▼

### config.mk
export PLATFORM = sky130hd
export DESIGN_NAME = simd_flag_unit
export DESIGN_NICKNAME = d
export VERILOG_FILES = /design/src/rtl/simd_flag_pkg.sv /design/src/rtl/flag_src_sel.sv /design/src/rtl/lane_cond_eval.sv /design/src/rtl/branch_reduce.sv /design/src/rtl/simd_flag_unit.sv
export SDC_FILE = /design/constraint.sdc
export NUM_CORES = 1
export LEC_CHECK = 0
export ABC_AREA = 1
export CAP_MARGIN = 40
export CORE_AREA = 2 2 427 429
export DETAILED_ROUTE_END_ITERATION = 7
export DIE_AREA = 0 0 429 431
export DONT_BUFFER_PORTS = 1
export GPL_TIMING_DRIVEN = 0
export PLACE_DENSITY = 0.3
export SLEW_MARGIN = 20
export SYNTH_ARGS = -nofsm -noshare
export SYNTH_HDL_FRONTEND = slang
export SYNTH_SLANG_ARGS = --single-unit
### constraint.sdc
create_clock -name clk -period 2.3 [get_ports clk]
set_input_delay 0.46 -clock clk [delete_from_list [all_inputs] [get_ports clk]]
set_output_delay 0.46 -clock clk [all_outputs]
set_load 0.02 [all_outputs]
### src/rtl/simd_flag_pkg.sv
package simd_flag_pkg;
   typedef enum logic [2:0] {
      WC_NEVER  = 3'd0,
      WC_ALWAYS = 3'd1,
      WC_ZSET   = 3'd2,
      WC_ZCLR   = 3'd3,
      WC_NSET   = 3'd4,
      WC_NCLR   = 3'd5,
      WC_CSET   = 3'd6,
      WC_CCLR   = 3'd7
   } wcond_e;

   // branch code groups, selected by the two upper code bits
   localparam logic [1:0] BG_ZERO  = 2'd0;
   localparam logic [1:0] BG_NEG   = 2'd1;
   localparam logic [1:0] BG_CARRY = 2'd2;
   localparam logic [1:0] BG_SPEC  = 2'd3;
   localparam logic [3:0] BR_UNCOND = 4'd15;
endpackage

### src/rtl/flag_src_sel.sv
module flag_src_sel
   import simd_flag_pkg::*;
#(
   parameter int LANES = 16,
   parameter int DW    = 32
) (
   input  logic                  add_nop,
   input  wcond_e                add_wcond,
   input  logic [LANES*DW-1:0]   add_res,
   input  logic [LANES-1:0]      add_cy,
   input  logic [LANES*DW-1:0]   mul_res,
   input  logic [LANES-1:0]      mul_cy,
   output logic [LANES-1:0]      nxt_n,
   output logic [LANES-1:0]      nxt_z,
   output logic [LANES-1:0]      nxt_c
);
   localparam int SIGN_BIT = DW - 1;

   if (DW < 2) begin : g_bad_dw
      $error("flag_src_sel: DW must be at least 2");
   end

   logic take_mul;
   assign take_mul = add_nop | (add_wcond == WC_NEVER);

   for (genvar ln = 0; ln < LANES; ln++) begin : g_lane
      logic [DW-1:0] val;
      assign val       = take_mul ? mul_res[ln*DW +: DW] : add_res[ln*DW +: DW];
      assign nxt_n[ln] = val[SIGN_BIT];
      assign nxt_z[ln] = (val == '0);
      assign nxt_c[ln] = take_mul ? mul_cy[ln] : add_cy[ln];
   end
endmodule

### src/rtl/lane_cond_eval.sv
module lane_cond_eval
   import simd_flag_pkg::*;
#(
   parameter int LANES = 16
) (
   input  wcond_e             cond,
   input  logic [LANES-1:0]   fl_n,
   input  logic [LANES-1:0]   fl_z,
   input  logic [LANES-1:0]   fl_c,
   output logic [LANES-1:0]   wen
);
   for (genvar ln = 0; ln < LANES; ln++) begin : g_lane
      always_comb begin
         unique case (cond)
            WC_NEVER:  wen[ln] = 1'b0;
            WC_ALWAYS: wen[ln] = 1'b1;
            WC_ZSET:   wen[ln] = fl_z[ln];
            WC_ZCLR:   wen[ln] = ~fl_z[ln];
            WC_NSET:   wen[ln] = fl_n[ln];
            WC_NCLR:   wen[ln] = ~fl_n[ln];
            WC_CSET:   wen[ln] = fl_c[ln];
            WC_CCLR:   wen[ln] = ~fl_c[ln];
            default:   wen[ln] = 1'b0;
         endcase
      end
   end
endmodule

### src/rtl/branch_reduce.sv
module branch_reduce
   import simd_flag_pkg::*;
#(
   parameter int LANES = 16
) (
   input  logic [3:0]         br_cond,
   input  logic [LANES-1:0]   fl_n,
   input  logic [LANES-1:0]   fl_z,
   input  logic [LANES-1:0]   fl_c,
   output logic               taken
);
   logic [LANES-1:0] pick;
   logic [LANES-1:0] polar;
   logic             reduced;

   always_comb begin
      unique case (br_cond[3:2])
         BG_ZERO:  pick = fl_z;
         BG_NEG:   pick = fl_n;
         BG_CARRY: pick = fl_c;
         default:  pick = '0;
      endcase
      polar   = br_cond[0] ? ~pick : pick;
      reduced = br_cond[1] ? (|polar) : (&polar);
      taken   = (br_cond[3:2] == BG_SPEC) ? (br_cond == BR_UNCOND) : reduced;
   end
endmodule

### src/rtl/simd_flag_unit.sv
module simd_flag_unit
   import simd_flag_pkg::*;
#(
   parameter int LANES = 16,
   parameter int DW    = 32
) (
   input  logic                  clk,
   input  logic                  rst,
   input  logic                  set_flags,
   input  logic                  add_nop,
   input  logic [2:0]            add_wcond,
   input  logic [2:0]            mul_wcond,
   input  logic [3:0]            br_cond,
   input  logic [LANES*DW-1:0]   add_res,
   input  logic [LANES-1:0]      add_cy,
   input  logic [LANES*DW-1:0]   mul_res,
   input  logic [LANES-1:0]      mul_cy,
   output logic [LANES-1:0]      add_wen,
   output logic [LANES-1:0]      mul_wen,
   output logic                  br_taken
);
   if (LANES < 1) begin : g_bad_lanes
      $error("simd_flag_unit: LANES must be positive");
   end

   logic [LANES-1:0] n_q, z_q, c_q;
   logic [LANES-1:0] n_d, z_d, c_d;

   flag_src_sel #(.LANES(LANES), .DW(DW)) src_i (
      .add_nop   (add_nop),
      .add_wcond (wcond_e'(add_wcond)),
      .add_res   (add_res),
      .add_cy    (add_cy),
      .mul_res   (mul_res),
      .mul_cy    (mul_cy),
      .nxt_n     (n_d),
      .nxt_z     (z_d),
      .nxt_c     (c_d)
   );

   always_ff @(posedge clk) begin
      if (rst) begin
         n_q <= '0;
         z_q <= '0;
         c_q <= '0;
      end else if (set_flags) begin
         n_q <= n_d;
         z_q <= z_d;
         c_q <= c_d;
      end
   end

   lane_cond_eval #(.LANES(LANES)) add_ev_i (
      .cond (wcond_e'(add_wcond)),
      .fl_n (n_q),
      .fl_z (z_q),
      .fl_c (c_q),
      .wen  (add_wen)
   );

   lane_cond_eval #(.LANES(LANES)) mul_ev_i (
      .cond (wcond_e'(mul_wcond)),
      .fl_n (n_q),
      .fl_z (z_q),
      .fl_c (c_q),
      .wen  (mul_wen)
   );

   branch_reduce #(.LANES(LANES)) br_i (
      .br_cond (br_cond),
      .fl_n    (n_q),
      .fl_z    (z_q),
      .fl_c    (c_q),
      .taken   (br_taken)
   );
endmodule

==> results of run 1 <==
==> path summary, 6_finish.rpt <==
kind                 from     endpoint  slack (ns)
min reg2reg       c_q[11]      c_q[11]        0.55
max          mul_wcond[2]  mul_wen[11]        0.04
min          mul_res[511]      n_q[15]        0.41
max reg2reg        z_q[7]       z_q[7]        1.43
==> routing by layer <==
metal / GRT usage [%] / up-vias
li1: - / 4512
met1: 9.54 / 5267
met2: 15.2 / 955
met3: 4.52 / 216
met4: 2.71 / 44
met5: 0.520 / -
==> metrics by stage <==
| stage | setup TNS, ns | power [mW] | hold WS (ns) | cells | cell area [um^2] |
|---|---|---|---|---|---|
| final | 0 | 3.10 | 0.408 | 3610 | 10800 |
| after global routing | -0.0940 | 3.30 | 0.441 | 3595 | 10800 |
| after CTS | 0 | 3.20 | 0.406 | 3573 | 10700 |
| after detailed placement | -29.76 | 2.22 | 0.545 | 3554 | 9920 |
| after global placement | -43.52 | 2.18 | 0.530 | 3540 | 9730 |
| after floorplan | 0 | 1.60 | 0.471 | 1170 | 6770 |
==> logic make-up after synthesis <==
logic type | count (synthesis) | share of synthesized area, %
DFF | 48 | 14.2
AOI/OAI and AO/OA | 168 | 15.4
buffers and inverters | 161 | 10.2
and+or+nand+nor | 793 | 60.3
==> worst register-to-register path, stage by stage, from the launching register on <==
cell                      delay [ns]
sky130_fd_sc_hd__dfxtp_1        0.44
sky130_fd_sc_hd__inv_1          0.11
sky130_fd_sc_hd__a21oi_1        0.15
sky130_fd_sc_hd__nand2_1        0.07
sky130_fd_sc_hd__inv_1          0.05
==> synth_stat cells <==
| cell | count |
|---|---|
| sky130_fd_sc_hd__a21oi_1 | 43 |
| sky130_fd_sc_hd__a221oi_1 | 2 |
| sky130_fd_sc_hd__a22oi_1 | 21 |
| sky130_fd_sc_hd__buf_1 | 5 |
| sky130_fd_sc_hd__buf_2 | 15 |
| sky130_fd_sc_hd__buf_4 | 2 |
| sky130_fd_sc_hd__buf_6 | 7 |
| sky130_fd_sc_hd__clkbuf_1 | 20 |
| sky130_fd_sc_hd__dfxtp_1 | 48 |
| sky130_fd_sc_hd__inv_1 | 100 |
| sky130_fd_sc_hd__inv_2 | 10 |
| sky130_fd_sc_hd__inv_4 | 2 |
| sky130_fd_sc_hd__nand2_1 | 275 |
| sky130_fd_sc_hd__nand3_1 | 133 |
| sky130_fd_sc_hd__nand3_2 | 14 |
| sky130_fd_sc_hd__nand4_1 | 38 |
| sky130_fd_sc_hd__nor2_1 | 52 |
| sky130_fd_sc_hd__nor2_2 | 1 |
| sky130_fd_sc_hd__nor3_1 | 8 |
| sky130_fd_sc_hd__nor3_2 | 16 |
| sky130_fd_sc_hd__nor4_1 | 256 |
| sky130_fd_sc_hd__o2111ai_1 | 13 |
| sky130_fd_sc_hd__o211ai_1 | 32 |
| sky130_fd_sc_hd__o21ai_0 | 37 |
| sky130_fd_sc_hd__o21ai_1 | 11 |
| sky130_fd_sc_hd__o22ai_1 | 9 |
==> layout make-up <==
type / count / area [um^2]
antenna: 29 / 72.6
buffer: 49 / 404
clock buffer: 6 / 139
clock inverter: 2 / 13.8
fill: 21400 / 169000
inverter: 112 / 452
multi-input combinational: 961 / 5510
sequential: 48 / 972
tap: 2370 / 2970
timing repair buffer: 33 / 294
==> what timing repair did <==
action | CTS | global route
setup endpoints to repair | 46 | 19
pin swaps | 18 | 16
hold buffers | 0 | 0
gates cloned | 3 | 0
resized for setup | 102 | 22
buffers inserted | 8 | 6
hold endpoints to repair | 0 | 0
==> power by group through the flow <==
stage	Clock [mW]	Combinational [mW]	Sequential (mW)
after floorplan	0	0.657	0.947
after global placement	0	1.18	1.00
after detailed placement	0	1.22	0.999
after CTS	0.871	1.34	0.982
after global routing	0.897	1.42	0.988
final	0.839	1.28	0.981
==> state kept, by name, summed over array words and instances, names as in the netlist <==
| register | flops |
|---|---|
| n_q | 16 |
| c_q | 16 |
| z_q | 16 |
==> results.txt, run 1 <==
----------------------------------------------------
[Outcome]
  Run status ... finished clean

[Min path]
  Instance count along the most critical hold path ... 4
  Class of the tightest hold or removal check ... input port to flip-flop

[Synth]
  Synth warn ... 0
  Synthesized instance count ... 1170
  Number of distinct library cells after synthesis ... 26
  Top post-synthesis cells by area ... sky130_fd_sc_hd__nor4_1 (24%), sky130_fd_sc_hd__nand2_1 (15%), sky130_fd_sc_hd__dfxtp_1 (14%), sky130_fd_sc_hd__nand3_1 (9.8%), sky130_fd_sc_hd__inv_1 (5.5%)
  Count of state elements after synthesis ... 48
  Post-synthesis average cell area ... 5.79 um^2
  Proportion of synthesized chip area in sequential cells ... 14.2%
  Area fraction of the dominant cell type after synthesis ... 23.7%
  Summed instance area of the synthesized netlist ... 6770 um^2
  Syn nets ... 2240
  Top cell type by total area after synthesis ... sky130_fd_sc_hd__nor4_1

[STA]
  Highest attainable clock frequency ... 0.443 GHz
  Final setup fails ... 0
  Post-route setup slack ... 0.0446 ns
  Final Skew ... 0 ns
  Transition at the pin with the smallest max-transition slack ... 0.928 ns
  Count of final hold-check violations ... 0
  Setup repair after global routing missed its margin ... yes
  Worst relative slew slack ... 37.6%
  Final worst path period need ... 2.26 ns
  Max-slew violation count ... 0
  Post-route fraction of the period consumed by the critical path ... 98.1%

[Final layout]
  Total Nets Final ... 2280
  Leading cell type in the layout, fill and taps excluded ... sky130_fd_sc_hd__nand2_1
  Ratio of cells with drive above 1 in the final layout ... 15.0%
  Layout Utilization ... 6.01%
  Most used cells in the layout excluding fill and tap cells ... sky130_fd_sc_hd__nand2_1 (268), sky130_fd_sc_hd__nor4_1 (252), sky130_fd_sc_hd__nand3_1 (111)
  Synthesis-to-finish area growth ... 59.9%

[Routing]
  Detailed-routing iteration count for the pre-antenna-repair pass ... 7
  DRC Markers ... 0
  Iteration-0 DRC Markers ... 917
  Met2 WL post-DR ... 42700 um
  Met3 WL ... 9830 um
  Wire length per cell ... 24.6 um
  Count of nets left with antenna violations after detail routing ... 0
  M1 wire length ... 32700 um
  Post-detailed-routing wire length ... 88700 um
  Avg Vias per Cell ... 3.05
  Vias ... 11000
  Top routing layer in use ... met5

[Critical path]
  Signal arrival time at the worst endpoint ... 1.80 ns
  Buf+Inv Stages, Crit Path ... 2
  Worst path slowest cell ... sky130_fd_sc_hd__nor3_4
  Count of cells along the worst register-to-register path ... 4
  Number of cells on the critical path ... 5
  Highest fanout seen on the critical path ... 10
  Type of element launching the critical path ... input port
  Family with the most delay on the worst path ... simple AND/OR/NAND/NOR gates
  Crit-path max cell delay ... 0.42 ns
  CP Class ... input port to output pin
  Critical path cell sequence ... buf_4 > nor3_4 > clkbuf_4 > nand2_1 > nand3_2
  Type of element capturing the critical path ... output pin
  WP data required ... 1.84 ns

[Global routing]
  Pin count of the biggest net entering global routing ... 16
  Initial antenna violation count ... 59
  Overall overflow remaining after global route ... 0
  Total track usage ... 8.92%
  Vias in the first global route ... 10200
  Global-route wire length before repair ... 106000 um

[Die]
  Number of placement rows ... 156
  Chip Height ... 431 um
  Horizontal die dimension ... 429 um
  Total core area ... 180000 um^2
  I/O pin total ... 1103
  Starting density of the core ... 3.76%
  Die area ... 185000 um^2

[Placement]
  GP Congestion ... 1.45
  Input/output buffers ... 0
  Placed wire-length estimate after detailed placement ... 78200 um
  Placement-stage worst setup slack ... -0.998 ns

[Pwr]
  Pwr Density ... 287 nW/um^2
  Net switching power ... 1.39 mW
  Combinational fraction of design power ... 41.3%
  Internal Pwr Total ... 1.71 mW
  Clock Power Share ... 27.0%
  Largest voltage drop on the vdd net ... 258 uV
  Switch share ... 44.8%
  Leakage ... 2.78 nW
  Flop pwr share ... 31.6%

[CTS]
  TritonCTS buffer count ... 5
  Clock-pin slew on the worst setup and hold paths ... 0.07 ns
  CTS root buf ... sky130_fd_sc_hd__clkbuf_16
  Clock sink total ... 48
  Clock H-tree levels ... 2
  Max clock buf depth ... 2
  Clock latency at the later pin of the worst-skew pair ... 0.31 ns
  TritonCTS clock tree ... done

[Run]
  Count of maximum capacitance violations ... 0

----------------------------------------------------
No activity file was read; power rests on OpenSTA's default activity.
==> run 2: changes to the inputs <==
--- a/config.mk
+++ b/config.mk
@@ -13,6 +13,7 @@
 export DONT_BUFFER_PORTS = 1
 export GPL_TIMING_DRIVEN = 0
 export PLACE_DENSITY = 0.3
+export REMOVE_ABC_BUFFERS = 1
 export SLEW_MARGIN = 20
 export SYNTH_ARGS = -nofsm -noshare
 export SYNTH_HDL_FRONTEND = slang
==> results.txt, run 2 (same netlist as run 1, synthesis figures left out) <==
----------------------------------------------------
[STA]
  Max-slew violation count ... 0
  Final total negative setup slack ... 0 ns
  Final Skew ... 0 ns
  Count of final hold-check violations ... 0
  Final worst path period need ... 2.26 ns
  Final setup fails ... 0
  Transition at the pin with the smallest max-transition slack ... 1.06 ns
  Post-route fraction of the period consumed by the critical path ... 98.2%
  Worst relative slew slack ... 28.7%
  Highest attainable clock frequency ... 0.443 GHz
  Setup repair after global routing missed its margin ... no

[Critical path]
  Worst reg2reg endpoint ... z_q[2]
  Family with the most delay on the worst path ... simple AND/OR/NAND/NOR gates
  WP data required ... 2.55 ns
  Crit-path max cell delay ... 0.75 ns
  Last element of the critical path ... z_q[8]
  Highest fanout seen on the critical path ... 2
  Cell with the most instances on the worst path ... sky130_fd_sc_hd__nand3_2
  Buf+Inv Stages, Crit Path ... 1
  Type of element launching the critical path ... input port
  Origin of the worst setup path ... mul_res[287]
  Worst path slowest cell ... sky130_fd_sc_hd__nor4_2
  Launch point of the worst reg-to-reg path ... z_q[2]
  Number of cells on the critical path ... 7
  Count of cells along the worst register-to-register path ... 4
  Type of element capturing the critical path ... flip-flop
  Signal arrival time at the worst endpoint ... 2.51 ns
  CP Class ... input port to flip-flop
  Critical path cell sequence ... nor4_2 > nand3_2 > nor3_4 > nand3_1 > nand3_2 > nand2_1 > inv_1
  Internal reg-to-reg setup slack ... 1.46 ns

[Min path]
  Class of the tightest hold or removal check ... input port to flip-flop

[CTS]
  TritonCTS clock tree ... done
  Clock sink total ... 48
  Max clock buf depth ... 2
  CTS root buf ... sky130_fd_sc_hd__clkbuf_16
  Clock latency at the later pin of the worst-skew pair ... 0.30 ns
  Clock H-tree levels ... 2
  Clock-pin slew on the worst setup and hold paths ... 0.07 ns
  TritonCTS buffer count ... 5

[Routing]
  Detailed-routing iteration count for the pre-antenna-repair pass ... 8
  Wire length per cell ... 24.8 um
  Post-detailed-routing wire length ... 89100 um
  Met2 WL post-DR ... 42800 um
  Avg Vias per Cell ... 2.95
  M1 wire length ... 32500 um
  Vias ... 10600
  Top routing layer in use ... met5
  Count of nets left with antenna violations after detail routing ... 0
  Iteration-0 DRC Markers ... 778
  Met3 WL ... 10900 um
  DRC Markers ... 8

[Pwr]
  Largest voltage drop on the vdd net ... 239 uV
  Internal Pwr Total ... 1.66 mW
  Switch share ... 43.0%
  Leakage ... 2.58 nW
  Combinational fraction of design power ... 40.1%
  Clock Power Share ... 27.0%
  Pwr Density ... 276 nW/um^2
  Net switching power ... 1.26 mW
  Flop pwr share ... 32.9%

[Placement]
  GP Congestion ... 1.31
  DP Cell Count ... 3519
  Input/output buffers ... 0
  Placed wire-length estimate after detailed placement ... 76300 um

[Die]
  Die area ... 185000 um^2
  Horizontal die dimension ... 429 um
  Total core area ... 180000 um^2
  Chip Height ... 431 um
  Number of placement rows ... 156
  I/O pin total ... 1103
  Starting density of the core ... 3.76%

[Global routing]
  Overall overflow remaining after global route ... 0
  Total track usage ... 8.97%
  Pin count of the biggest net entering global routing ... 82
  Global-route wire length before repair ... 106000 um
  Initial antenna violation count ... 79
  Vias in the first global route ... 9540

[Final layout]
  Leading cell type in the layout, fill and taps excluded ... sky130_fd_sc_hd__nand2_1
  Total Nets Final ... 2245
  Synthesis-to-finish area growth ... 56.3%
  Ratio of cells with drive above 1 in the final layout ... 12.9%
  Most used cells in the layout excluding fill and tap cells ... sky130_fd_sc_hd__nand2_1 (268), sky130_fd_sc_hd__nor4_1 (250), sky130_fd_sc_hd__nand3_1 (118)
  Layout filler cell count ... 21400
  Regs by FF count ... c_q x16, n_q x16, z_q x16
  Post-route non-filler standard cell count ... 3599

[Outcome]
  Run status ... complete, but fails checks
  Violated checks ... DRC

[Run]
  Count of maximum capacitance violations ... 0

----------------------------------------------------
==> run 2: cell types whose count changed in the layout (fill, tap and decap cells not counted), moves of 4 or more <==
cell,before,now
sky130_fd_sc_hd__diode_2,29,53
sky130_fd_sc_hd__buf_2,15,3
sky130_fd_sc_hd__clkbuf_1,10,2
sky130_fd_sc_hd__nand3_1,111,118
sky130_fd_sc_hd__nand3_2,34,28
sky130_fd_sc_hd__clkbuf_4,5,0
sky130_fd_sc_hd__nor2_2,5,0
sky130_fd_sc_hd__buf_6,10,6
sky130_fd_sc_hd__o2111ai_4,6,2
==> run 2: through the flow <==
| stage | utilization (%) | power (mW) | hold slack (ns) | instance area (um^2) | setup slack, ns |
|---|---|---|---|---|---|
| finish | 5.87 | 2.92 | 0.345 | 10600 | 0.0420 |
| global route | 5.84 | 3.13 | 0.333 | 10500 | 0.00668 |
| CTS | 5.73 | 3.03 | 0.328 | 10300 | 0.000597 |
| detailed placement | 5.46 | 2.16 | 0.524 | 9840 | -1.11 |
| global placement | 5.26 | 2.09 | 0.521 | 9470 | -5.03 |
| floorplan | - | 1.54 | 0.471 | 6510 | -0.271 |
==> run 2: worst min path at each step <==
stage                     cells after the start     from  endpoint  slack [ns]
after global routing                          3      rst    z_q[1]        0.33
after global placement                        2  n_q[11]   n_q[11]        0.52
after floorplan                               2   n_q[0]    n_q[0]        0.47
after CTS                                     3      rst   z_q[10]        0.33
after detailed placement                      2   n_q[6]    n_q[6]        0.52
final                                         3      rst   z_q[10]        0.34
==> run 2: layer usage <==
| layer | track usage [%] | vias up |
|---|---|---|
| li1 | - | 4474 |
| met1 | 9.66 | 5052 |
| met2 | 14.8 | 906 |
| met3 | 4.94 | 161 |
| met4 | 2.85 | 38 |
| met5 | 0.651 | - |
==> run 2: final cells by class <==
class / count / area (um^2) / area share, %
multi-input cells: 962 / 5470 / 51.7
well taps: 2370 / 2970 / 28.0
repair buffers: 46 / 440 / 4.16
diodes: 53 / 133 / 1.25
flip-flops and latches: 48 / 973 / 9.20
clock buffers: 8 / 146 / 1.38
inverters: 112 / 450 / 4.26
==> run 2: power by group through the flow <==
| stage | clock [mW] | combinational (mW) | sequential [mW] |
|---|---|---|---|
| floorplan | 0 | 0.588 | 0.947 |
| global placement | 0 | 1.11 | 0.979 |
| detailed placement | 0 | 1.18 | 0.978 |
| CTS | 0.825 | 1.24 | 0.959 |
| global route | 0.845 | 1.31 | 0.970 |
| finish | 0.786 | 1.17 | 0.961 |
==> run 2: worst reg2reg max path, delay by kind of cell, from the launching register on <==
family | cells | cell delay [ns]
buffers and inverters | 2 | 0.16
AO/OA/AOI/OAI | 1 | 0.15
AND/OR/NAND/NOR | 1 | 0.07
flip-flops | 1 | 0.42
==> run 2: repair_timing <==
item / in CTS / in global routing
resized for setup: 36 / 27
cloned: 1 / 0
endpoints found under the setup margin: 74 / 17
buffers inserted: 13 / 4
endpoints found under the hold margin: 0 / 0
pin swaps: 9 / 5
hold buffers: 0 / 0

▲

WORK REQUIRED:
Write out a verbatim copy of the data, beginning with its first line and ending with the line that contains "export VERILOG_FILES = /design/src/rtl/simd_flag_pkg.sv".

ANSWER TO THE PROBLEM:
### config.mk
export PLATFORM = sky130hd
export DESIGN_NAME = simd_flag_unit
export DESIGN_NICKNAME = d
export VERILOG_FILES = /design/src/rtl/simd_flag_pkg.sv /design/src/rtl/flag_src_sel.sv /design/src/rtl/lane_cond_eval.sv /design/src/rtl/branch_reduce.sv /design/src/rtl/simd_flag_unit.sv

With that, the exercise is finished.